_TASK BRIEF_:
Where does the word "antenna" show up in the records? Copy every line that has it.

PROVIDED DATA: Begin

==> job 5756: inputs <==
## openNocTop
module openNocTop #(parameter X=2,Y=2,data_width=32, x_size=1, y_size=1,total_width=(x_size+y_size+data_width),sw_no=X*Y)
(
input wire clk,
input wire rstn,
input wire [(X*Y)-1:0] r_valid_pe,
input wire [(total_width*X*Y)-1:0] r_data_pe,
output wire [(X*Y)-1:0] r_ready_pe,
output wire [(X*Y)-1:0] w_valid_pe,
output wire [(total_width*X*Y)-1:0] w_data_pe
);
Settings: LEC_CHECK=0, ABC_AREA=0, CAP_MARGIN=5, CELL_PAD_IN_SITES_DETAIL_PLACEMENT=2, CORE_ASPECT_RATIO=1.63, CORE_MARGIN=10, CORE_UTILIZATION=34, CTS_CLUSTER_SIZE=94, GPL_ROUTABILITY_DRIVEN=0, GPL_TIMING_DRIVEN=1, MAX_ROUTING_LAYER=met4, SETUP_SLACK_MARGIN=-0.39, SLEW_MARGIN=15, TNS_END_PERCENT=80; clock period 4.73 ns.
run.sh (not shown) runs the stock make flow with config.mk's settings and CLKGATE_MAP_FILE=.
==> job 1279: changes against job 5756 <==
==> flow/config.mk (replaced) <==
export PLATFORM = sky130hd
export DESIGN_NAME = openNocTop
export DESIGN_NICKNAME = openNocTop
export VERILOG_FILES = /design/flow/design.v
export SDC_FILE = /design/flow/constraint.sdc
export NUM_CORES = 4
export LEC_CHECK = 0
export CAP_MARGIN = 20
export CORE_MARGIN = 2
export CORE_UTILIZATION = 40
export SLEW_MARGIN = 20
==> flow/constraint.sdc (replaced) <==
create_clock -name core_clock -period 3.94 [get_ports {clk}]
set_input_delay 0.7880 -clock core_clock [delete_from_list [all_inputs] [get_ports {clk}]]
set_output_delay 0.7880 -clock core_clock [all_outputs]
set_load 0.01 [all_outputs]
==> job 7648: changes against job 5756 <==
==> flow/config.mk (replaced) <==
export PLATFORM = sky130hd
export DESIGN_NAME = openNocTop
export DESIGN_NICKNAME = openNocTop
export VERILOG_FILES = /design/flow/design.v
export SDC_FILE = /design/flow/constraint.sdc
export NUM_CORES = 4
export LEC_CHECK = 0
export CAP_MARGIN = 20
export CORE_MARGIN = 2
export CORE_UTILIZATION = 57
export SLEW_MARGIN = 20
==> flow/constraint.sdc (replaced) <==
create_clock -name core_clock -period 3.94 [get_ports {clk}]
set_input_delay 0.7880 -clock core_clock [delete_from_list [all_inputs] [get_ports {clk}]]
set_output_delay 0.7880 -clock core_clock [all_outputs]
set_load 0.01 [all_outputs]
==> qor summary <==
item	job 7648	job 5756	job 1279
Cell area reported after detailed placement	31,000 um2	31,000 um2	31,500 um2
DR vias	28,000	28,900	27,100
Number of clock buffers in the layout	57	54	65
Share of total power in the clock network	14.0%	13.0%	14.6%
Library cell contributing the largest single delay on the critical path	sky130_fd_sc_hd__or3b_2	sky130_fd_sc_hd__o21ai_1	sky130_fd_sc_hd__edfxtp_1
Pin count of the biggest net entering global routing	82	66	66
Global routing usage on met1	60.0%	39.5%	48.2%
Switching power summed over all nets	0.0149 W	0.0140 W	0.0152 W
Rel. slew slack	22.6%	18.8%	18.0%
Count of antenna diodes in the layout	1	9	0
Switching share of power	46.2%	50.0%	46.4%
Worst hold slack across all endpoints	0.680 ns	0.682 ns	0.667 ns
Routed length on met1	39.0 mm	55.5 mm	50.7 mm
All-layer global routing usage	45.6%	34.2%	35.6%
OpenROAD warnings	28	26	26
GRT met3 Usage	12.8%	5.95%	8.40%
Number of buffer and inverter stages on the critical path	1	2	2
Initial antenna violation count	3	7	3
Combinational fraction of design power	47.9%	48.0%	47.7%
Worst Path Max Fanout	23	12	12
Data required time at the worst endpoint	4.25 ns	3.78 ns	3.15 ns
Clk slew on worst S/H paths	0.06 ns	0.07 ns	0.06 ns
Areal power density over the cells	989 nW/um2	862 nW/um2	990 nW/um2
Run status	complete, no violations	complete, no violations	complete, no violations
Combined area of the multi-input logic cells	13,500 um2	13,600 um2	13,500 um2
Design internal power	0.0173 W	0.0140 W	0.0176 W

PROVIDED DATA: End

_SOLUTION TO THE PROBLEM_:
Count of antenna diodes in the layout	1	9	0
Initial antenna violation count	3	7	3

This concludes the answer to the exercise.